Inasmuch as response to tests seems to be a fair method of determining the lack of identity of the product of the patent in suit with Kraut’s product, it becomes important that the results of the tests should correspond in all material respects. If the construction placed upon Kraut’s language by defendant’s expert is to prevail over what might seem to be the unskilled judgment of counsel and court in that respect, it follows that the language of the patent in suit with reference to Kraut’s article is justified, and that, failing to meet these material tests, the latter cannot be said to correspond to Hoffmann’s product. Thus, while Kraut seems to have pointed out the method of obtaining a practically pure acetyl salicylic acid by the boiling water process, giving ether,- wine spirits, and benzole as solvents — that is, dry solvents — it appears that in two important respects his language is misleading. It is evident that he was not principally concerned with obtaining the pure article, nor with anticipating Hoffmann’s tests. He does not give a process which can be said to lead one skilled in the art to the product of Hoffmann, if his language is to be followed literally. Something has to be supplied before Kraut’s product can be deemed to meet Hoffmann’s decomposition test. That the crystal needles in both cases, Kraut’s and Hoffmann’s, are practically the same, differing, if at all, in degree of purity, admits of little doubt.

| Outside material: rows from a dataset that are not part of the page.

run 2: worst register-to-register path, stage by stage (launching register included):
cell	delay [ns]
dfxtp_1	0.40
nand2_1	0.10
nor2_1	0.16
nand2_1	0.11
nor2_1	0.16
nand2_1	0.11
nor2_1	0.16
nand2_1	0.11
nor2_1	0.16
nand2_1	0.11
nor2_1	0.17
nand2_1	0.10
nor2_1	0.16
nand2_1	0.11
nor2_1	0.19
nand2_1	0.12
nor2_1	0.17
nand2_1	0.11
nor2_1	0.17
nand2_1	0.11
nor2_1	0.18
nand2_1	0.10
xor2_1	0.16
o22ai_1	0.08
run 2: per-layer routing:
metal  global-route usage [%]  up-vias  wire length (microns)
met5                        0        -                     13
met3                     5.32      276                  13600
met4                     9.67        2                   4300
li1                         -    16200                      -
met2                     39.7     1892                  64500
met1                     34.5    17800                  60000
Context: an optimization exercise on an open-source flow, tuned for small area, a short achievable clock period and few clock cycles per item. The choices shown serve that exercise and are no tape-out recipe. RTL that was checked went through simulation tests only; none was proved equivalent to the original. No activity file was given, so power comes from the tool's default toggle rates.

## old
==> module delayed_event_flag_table_unit, before the edit <==
module delayed_event_flag_table_unit (
    input  logic                              i_clk,
    input  logic                              i_rst_n,
    input  logic                              i_cfg_we,
    input  logic [defet_pkg::CFG_IDX_W-1:0]   i_cfg_idx,
    input  logic [defet_pkg::CFG_DATA_W-1:0]  i_cfg_data,
    input  logic                              i_in_valid,
    output logic                              o_in_stall,
    input  logic [1:0]                        i_func,
    input  logic [defet_pkg::ID_W-1:0]        i_event_id,
    input  logic [defet_pkg::TIME_W-1:0]      i_now_time,
    output logic                              o_out_valid,
    input  logic                              i_out_stall,
    output logic                              o_delivered,
    output logic                              o_in_range
);
    localparam int QD  = 8;        
    localparam int CAP = QD + 1;   
    defet_pkg::t_cfg cfg;
    defet_cfg_regs u_cfg (
        .i_clk      (i_clk),
        .i_rst_n    (i_rst_n),
        .i_cfg_we   (i_cfg_we),
        .i_cfg_idx  (i_cfg_idx),
        .i_cfg_data (i_cfg_data),
        .o_cfg      (cfg)
    );
    logic       r_stall;
    logic [3:0] r_owed;
    logic       r_ov;
    logic       acc;
    logic       take;
    logic [3:0] n_owed;
    assign acc    = i_in_valid && !r_stall;
    assign take   = r_ov && !i_out_stall;
    assign n_owed = r_owed + 4'(acc) - 4'(take);
    always_ff @(posedge i_clk) begin
        if (!i_rst_n) begin
            r_owed  <= '0;
            r_stall <= 1'b0;
        end else begin
            r_owed  <= n_owed;
            r_stall <= (n_owed >= 4'(CAP));
        end
    end
    logic              s0_v;
    logic [1:0]        s0_func;
    logic [7:0]        s0_id;
    logic              s0_inr;
    logic [TIME_W-1:0] s0_now;
    logic [TIME_W-1:0] r_stamp;
    always_ff @(posedge i_clk) begin
        s0_v    <= i_rst_n && acc;
        s0_func <= i_func;
        s0_id   <= i_event_id[7:0];
        s0_inr  <= (i_event_id[15:8] == 8'd0);
        s0_now  <= i_now_time;
    end
    always_ff @(posedge i_clk) begin
        if (!i_rst_n) begin
            r_stamp <= '0;
        end else if (s0_v && s0_inr && s0_func == FUNC_DSET) begin
            r_stamp <= s0_now;
        end
    end
    logic [TIME_W-1:0] el;
    logic              s1_v;
    logic [1:0]        s1_func;
    logic [7:0]        s1_id;
    logic [15:0]       s1_lo;
    logic              s1_inr;
    logic              s1_bs;
    logic              s1_bn;
    logic [TIME_W-1:0] s1_el;
    defet_sub_time u_el (
        .i_a    (s0_now),
        .i_b    (r_stamp),
        .o_diff (el)
    );
    always_ff @(posedge i_clk) begin
        s1_v    <= i_rst_n && s0_v;
        s1_func <= s0_func;
        s1_id   <= s0_id;
        for (int l = 0; l < 16; l++) begin
            s1_lo[l] <= (s0_id[3:0] == 4'(l));
        end
        s1_inr  <= s0_inr;
        s1_bs   <= ({1'b0, s0_id} < cfg.short_start);
        s1_bn   <= ({1'b0, s0_id} < cfg.nodly_start);
        s1_el   <= el;
    end
    logic       ok;
    logic       tb_p;
    logic       tb_h;
    logic       s2_v;
    logic       s2_hit;
    logic       s2_clr;
    logic [1:0] s2_func;
    logic [7:0] s2_id;
    logic       s2_inr;
    logic       s2_bn;
    logic       s2_ok;
    logic       s2_tbp;
    logic       s2_tbh;
    logic       s2_fwd;
    logic       s2_fwp;
    logic       s2_fwh;
    logic       cur_p;
    logic       cur_h;
    logic       ready;
    logic       wr_p;
    logic       wr_h;
    logic       gt_long;
    logic       gt_short;
    defet_gt_time u_gt_long (
        .i_a  (s1_el),
        .i_b  (cfg.long_delay),
        .o_gt (gt_long)
    );
    defet_gt_time u_gt_short (
        .i_a  (s1_el),
        .i_b  (cfg.short_delay),
        .o_gt (gt_short)
    );
    always_comb begin
        if (s1_bs)      ok = gt_long;
        else if (s1_bn) ok = gt_short;
        else            ok = 1'b1;
    end
    assign cur_p = s2_fwd ? s2_fwp : s2_tbp;
    assign cur_h = s2_fwd ? s2_fwh : s2_tbh;
    assign ready = cur_p && (!cur_h || s2_ok);
    always_comb begin
        wr_p = cur_p;
        wr_h = cur_h;
        case (s2_func)
            FUNC_SET:   wr_p = 1'b1;
            FUNC_CLEAR: wr_p = 1'b0;
            FUNC_DSET: begin
                wr_p = 1'b1;
                wr_h = cur_h || s2_bn;
            end
            default: begin
                if (ready) begin
                    wr_p = 1'b0;
                    wr_h = 1'b0;
                end
            end
        endcase
        if (s2_clr) begin
            wr_p = 1'b0;
            wr_h = 1'b0;
        end
    end
    defet_flag_table u_table (
        .i_clk        (i_clk),
        .i_rd_hi      (s1_id[7:4]),
        .i_rd_lo      (s1_lo),
        .o_rd_pending (tb_p),
        .o_rd_holdoff (tb_h),
        .i_wr_idx     (s2_id),
        .i_wr_en      (s2_hit),
        .i_wr_all     (s2_clr),
        .i_wr_pending (wr_p),
        .i_wr_holdoff (wr_h)
    );
    always_ff @(posedge i_clk) begin
        s2_v    <= i_rst_n && s1_v;
        s2_hit  <= i_rst_n && s1_v && s1_inr;
        s2_clr  <= !i_rst_n;
        s2_func <= s1_func;
        s2_id   <= s1_id;
        s2_inr  <= s1_inr;
        s2_bn   <= s1_bn;
        s2_ok   <= ok;
        s2_tbp  <= tb_p;
        s2_tbh  <= tb_h;
        s2_fwd  <= s2_clr || (s2_hit && s1_id == s2_id);
        s2_fwp  <= wr_p;
        s2_fwh  <= wr_h;
    end
    logic [1:0] q_mem [QD];
    logic [3:0] q_wr;
    logic [3:0] q_rd;
    logic       q_empty;
    logic       r_del;
    logic       r_inr;
    assign q_empty = (q_wr == q_rd);
    always_ff @(posedge i_clk) begin
        if (s2_v) begin
            q_mem[q_wr[2:0]] <= {s2_hit && s2_func == FUNC_GET && ready, s2_inr};
        end
        if (!r_ov || !i_out_stall) begin
            {r_del, r_inr} <= q_mem[q_rd[2:0]];
        end
    end
    always_ff @(posedge i_clk) begin
        if (!i_rst_n) begin
            q_wr <= '0;
            q_rd <= '0;
            r_ov <= 1'b0;
        end else begin
            if (s2_v) begin
                q_wr <= q_wr + 4'd1;
            end
            if (!r_ov || !i_out_stall) begin
                r_ov <= !q_empty;
                if (!q_empty) begin
                    q_rd <= q_rd + 4'd1;
                end
            end
        end
    end
    assign o_in_stall  = r_stall;
    assign o_out_valid = r_ov;
    assign o_delivered = r_del;
    assign o_in_range  = r_inr;
endmodule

The record discloses attempts to demonstrate their actual identity, but these are not produced in such shape as to avail the appellant. Courts place little weight on ex parte demonstrations in any case,but especially is this true with regard to experiments with chemicals. Speaking therapeutically, it is of course desirable that the acetyl salicylic acid be pure; that is, substantially so. Aspirin is nothing more than this. So long as there is no appreciable amount of free salicylic acid in the product, the beneficial effects of salicylic acid are preserved. Had Kraut produced pure acetyl salicylic acid, he would have anticipated aspirin — no matter by what name it is called. The evidence is that a substantially pure article will suffice. Kraut claims to have produced a 98 per cent, article, according to his baryta titration test. The efficiency of this test is disputed. It may be conceded therapeutically that purity is a patentable advance over practical purity, but it is a very narrow advance. Acetyl salicylic acid, obtained by Kraut’s process — -that is, the article produced by water, or the ether, benzole, or wine spirits crystallization — belongs to the public, whether pure or only approximately so; and, had appellant shown that he was employing these methods, he could not have been held to infringe. On the contrary, the tests called for by the patent apply to defendant’s product and do not apply to Kraut’s. It surely was within appellant’s power to rebut the presumption arising from these facts, had the Kraut processes been employed by him, but no attempt has been made to do so. There would seem to be in this a suggestion that the process rather than the product should have been claimed. Whatever this leads to, it still is true that so far as the record shows, Hoffmann’s product is different from Kraut’s, and there*708fore not anticipated or in the possession of the public prior to the filing of his application.

For these reasons, I concur in the conclusion of the majority of the court.